N-acetylcysteine modulates rotenone-induced mitochondrial Complex I dysfunction in THP-1 cells

鱼藤酮 THP1细胞系 线粒体 乙酰半胱氨酸 生物 化学 药理学 医学 生物化学 细胞培养 遗传学 抗氧化剂
作者
Winston Tse-Hou Kwok,Haejin Angela Kwak,Ana C. Andreazza
出处
期刊:Mitochondrion [Elsevier BV]
卷期号:72: 1-10 被引量:11
标识
DOI:10.1016/j.mito.2023.07.001
摘要

Mitochondrial Complex I dysfunction and oxidative stress have been part of the pathophysiology of several diseases ranging from mitochondrial disease to chronic diseases such as diabetes, mood disorders and Parkinson's Disease.
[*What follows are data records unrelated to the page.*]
### src/rtl/mult_rs.sv
// Reservation station in front of the multiply FU: holds dispatched ops until both source
// values are known (directly or snooped from the CDB), then issues them one at a time.
module mult_rs #(
    parameter int unsigned DEPTH  = 4,
    parameter int unsigned TAG_W  = 4,
    parameter int unsigned DATA_W = 8
) (
    input  logic                       clk,
    input  logic                       rst,
    input  logic                       dispatch_valid,
    output logic                       dispatch_ready,
    input  logic [7:0]                 disp_operand,
    input  logic [1:0]                 disp_src_rdy,
    input  logic [1:0][TAG_W-1:0]      disp_src_tag,
    input  logic [1:0][DATA_W-1:0]     disp_src_val,
    input  logic [7:0]                 disp_wbs,
    input  logic [7:0]                 disp_flags,
    input  logic [TAG_W-1:0]           disp_robid,
    input  logic                       cdb_valid,
    input  logic [TAG_W-1:0]           cdb_id,
    input  logic [DATA_W-1:0]          cdb_val,
    input  logic                       flush,
    input  logic                       fu_busy,
    output logic                       issue_transmit,
    output logic [7:0]                 issue_operand,
    output logic [1:0][DATA_W-1:0]     issue_depvals,
    output logic [7:0]                 issue_wbs,
    output logic [7:0]                 issue_flags,
    output logic [TAG_W-1:0]           issue_robid,
    output logic [$clog2(DEPTH+1)-1:0] occupancy
);

    localparam int unsigned IDX_W = (DEPTH > 1) ? $clog2(DEPTH) : 1;
    localparam int unsigned OCC_W = $clog2(DEPTH + 1);

    logic                   valid_q   [DEPTH];
    logic                   valid_d   [DEPTH];
    logic [7:0]             operand_q [DEPTH];
    logic [7:0]             operand_d [DEPTH];
    logic [7:0]             wbs_q     [DEPTH];
    logic [7:0]             wbs_d     [DEPTH];
    logic [7:0]             flags_q   [DEPTH];
    logic [7:0]             flags_d   [DEPTH];
    logic [TAG_W-1:0]       robid_q   [DEPTH];
    logic [TAG_W-1:0]       robid_d   [DEPTH];
    logic [1:0]             rdy_q     [DEPTH];
    logic [1:0]             rdy_d     [DEPTH];
    logic [1:0][TAG_W-1:0]  tag_q     [DEPTH];
    logic [1:0][TAG_W-1:0]  tag_d     [DEPTH];
    logic [1:0][DATA_W-1:0] val_q     [DEPTH];
    logic [1:0][DATA_W-1:0] val_d     [DEPTH];

    logic [OCC_W-1:0]       occ_q, occ_d;

    logic                   tx_q, tx_d;
    logic [7:0]             iss_operand_q, iss_operand_d;
    logic [1:0][DATA_W-1:0] iss_depvals_q, iss_depvals_d;
    logic [7:0]             iss_wbs_q, iss_wbs_d;
    logic [7:0]             iss_flags_q, iss_flags_d;
    logic [TAG_W-1:0]       iss_robid_q, iss_robid_d;

    logic [IDX_W-1:0]       free_idx, sel_idx;
    logic                   sel_found;
    logic                   do_disp, do_issue;

    assign dispatch_ready = (occ_q != OCC_W'(DEPTH));
    assign do_disp        = dispatch_valid && dispatch_ready;
    // The cycle after an issue is a holdoff so the FU has time to raise busy.
    assign do_issue       = sel_found && !fu_busy && !tx_q;

    // Lowest-index free slot and lowest-index ready entry (registered readiness only).
    always_comb begin
        free_idx  = '0;
        sel_idx   = '0;
        sel_found = 1'b0;
        for (int i = int'(DEPTH) - 1; i >= 0; i--) begin
            if (!valid_q[i]) begin
                free_idx = IDX_W'(i);
            end
            if (valid_q[i] && (&rdy_q[i])) begin
                sel_idx   = IDX_W'(i);
                sel_found = 1'b1;
            end
        end
    end

    always_comb begin
        valid_d       = valid_q;
        operand_d     = operand_q;
        wbs_d         = wbs_q;
        flags_d       = flags_q;
        robid_d       = robid_q;
        rdy_d         = rdy_q;
        tag_d         = tag_q;
        val_d         = val_q;
        occ_d         = occ_q;
        tx_d          = 1'b0;
        iss_operand_d = iss_operand_q;
        iss_depvals_d = iss_depvals_q;
        iss_wbs_d     = iss_wbs_q;
        iss_flags_d   = iss_flags_q;
        iss_robid_d   = iss_robid_q;

        if (flush) begin
            for (int i = 0; i < int'(DEPTH); i++) begin
                valid_d[i] = 1'b0;
            end
            occ_d = '0;
        end else begin
            if (cdb_valid) begin
                for (int i = 0; i < int'(DEPTH); i++) begin
                    for (int s = 0; s < 2; s++) begin
                        if (valid_q[i] && !rdy_q[i][s] && (tag_q[i][s] == cdb_id)) begin
                            rdy_d[i][s] = 1'b1;
                            val_d[i][s] = cdb_val;
                        end
                    end
                end
            end

            if (do_issue) begin
                valid_d[sel_idx] = 1'b0;
                tx_d             = 1'b1;
                iss_operand_d    = operand_q[sel_idx];
                iss_depvals_d    = val_q[sel_idx];
                iss_wbs_d        = wbs_q[sel_idx];
                iss_flags_d      = flags_q[sel_idx];
                iss_robid_d      = robid_q[sel_idx];
            end

            if (do_disp) begin
                valid_d[free_idx]   = 1'b1;
                operand_d[free_idx] = disp_operand;
                wbs_d[free_idx]     = disp_wbs;
                flags_d[free_idx]   = disp_flags;
                robid_d[free_idx]   = disp_robid;
                for (int s = 0; s < 2; s++) begin
                    tag_d[free_idx][s] = disp_src_tag[s];
                    // A broadcast in the dispatch cycle would otherwise be missed.
                    if (disp_src_rdy[s]) begin
                        rdy_d[free_idx][s] = 1'b1;
                        val_d[free_idx][s] = disp_src_val[s];
                    end else if (cdb_valid && (cdb_id == disp_src_tag[s])) begin
                        rdy_d[free_idx][s] = 1'b1;
                        val_d[free_idx][s] = cdb_val;
                    end else begin
                        rdy_d[free_idx][s] = 1'b0;
                        val_d[free_idx][s] = disp_src_val[s];
                    end
                end
            end

            unique case ({do_disp, do_issue})
                2'b10:   occ_d = occ_q + OCC_W'(1);
                2'b01:   occ_d = occ_q - OCC_W'(1);
                default: occ_d = occ_q;
            endcase
        end
    end

    always_ff @(posedge clk or negedge rst) begin
        if (!rst) begin
            for (int i = 0; i < int'(DEPTH); i++) begin
                valid_q[i]   <= 1'b0;
                operand_q[i] <= '0;
                wbs_q[i]     <= '0;
                flags_q[i]   <= '0;
                robid_q[i]   <= '0;
                rdy_q[i]     <= '0;
                tag_q[i]     <= '0;
                val_q[i]     <= '0;
            end
            occ_q         <= '0;
            tx_q          <= 1'b0;
            iss_operand_q <= '0;
            iss_depvals_q <= '0;
            iss_wbs_q     <= '0;
            iss_flags_q   <= '0;
            iss_robid_q   <= '0;
        end else begin
            valid_q       <= valid_d;
            operand_q     <= operand_d;
            wbs_q         <= wbs_d;
            flags_q       <= flags_d;
            robid_q       <= robid_d;
            rdy_q         <= rdy_d;
            tag_q         <= tag_d;
            val_q         <= val_d;
            occ_q         <= occ_d;
            tx_q          <= tx_d;
            iss_operand_q <= iss_operand_d;
            iss_depvals_q <= iss_depvals_d;
            iss_wbs_q     <= iss_wbs_d;
            iss_flags_q   <= iss_flags_d;
            iss_robid_q   <= iss_robid_d;
        end
    end

    assign issue_transmit = tx_q;
    assign issue_operand  = iss_operand_q;
    assign issue_depvals  = iss_depvals_q;
    assign issue_wbs      = iss_wbs_q;
    assign issue_flags    = iss_flags_q;
    assign issue_robid    = iss_robid_q;
    assign occupancy      = occ_q;

endmodule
Nonetheless, to investigate the potential of mitochondria-targeted therapeutic strategies for these conditions, there is a need further our understanding on how cells respond and adapt in the presence of Complex I dysfunction. In this study, we used low doses of rotenone, a classical inhibitor of mitochondrial complex I, to mimic peripheral mitochondrial dysfunction in THP-1 cells, a human monocytic cell line, and explored the effects of N-acetylcysteine on preventing this rotenone-induced mitochondrial dysfunction. Our results show that in THP-1 cells, rotenone exposure led to increases in mitochondrial superoxide, levels of cell-free mitochondrial DNA, and protein levels of the NDUFS7 subunit. N-acetylcysteine (NAC) pre-treatment ameliorated the rotenone-induced increase of cell-free mitochondrial DNA and NDUFS7 protein levels, but not mitochondrial superoxide. Furthermore, rotenone exposure did not affect protein levels of the NDUFV1 subunit but induced NDUFV1 glutathionylation. In summary, NAC may help to mitigate the effects of rotenone on Complex I and preserve the normal function of mitochondria in THP-1 cells.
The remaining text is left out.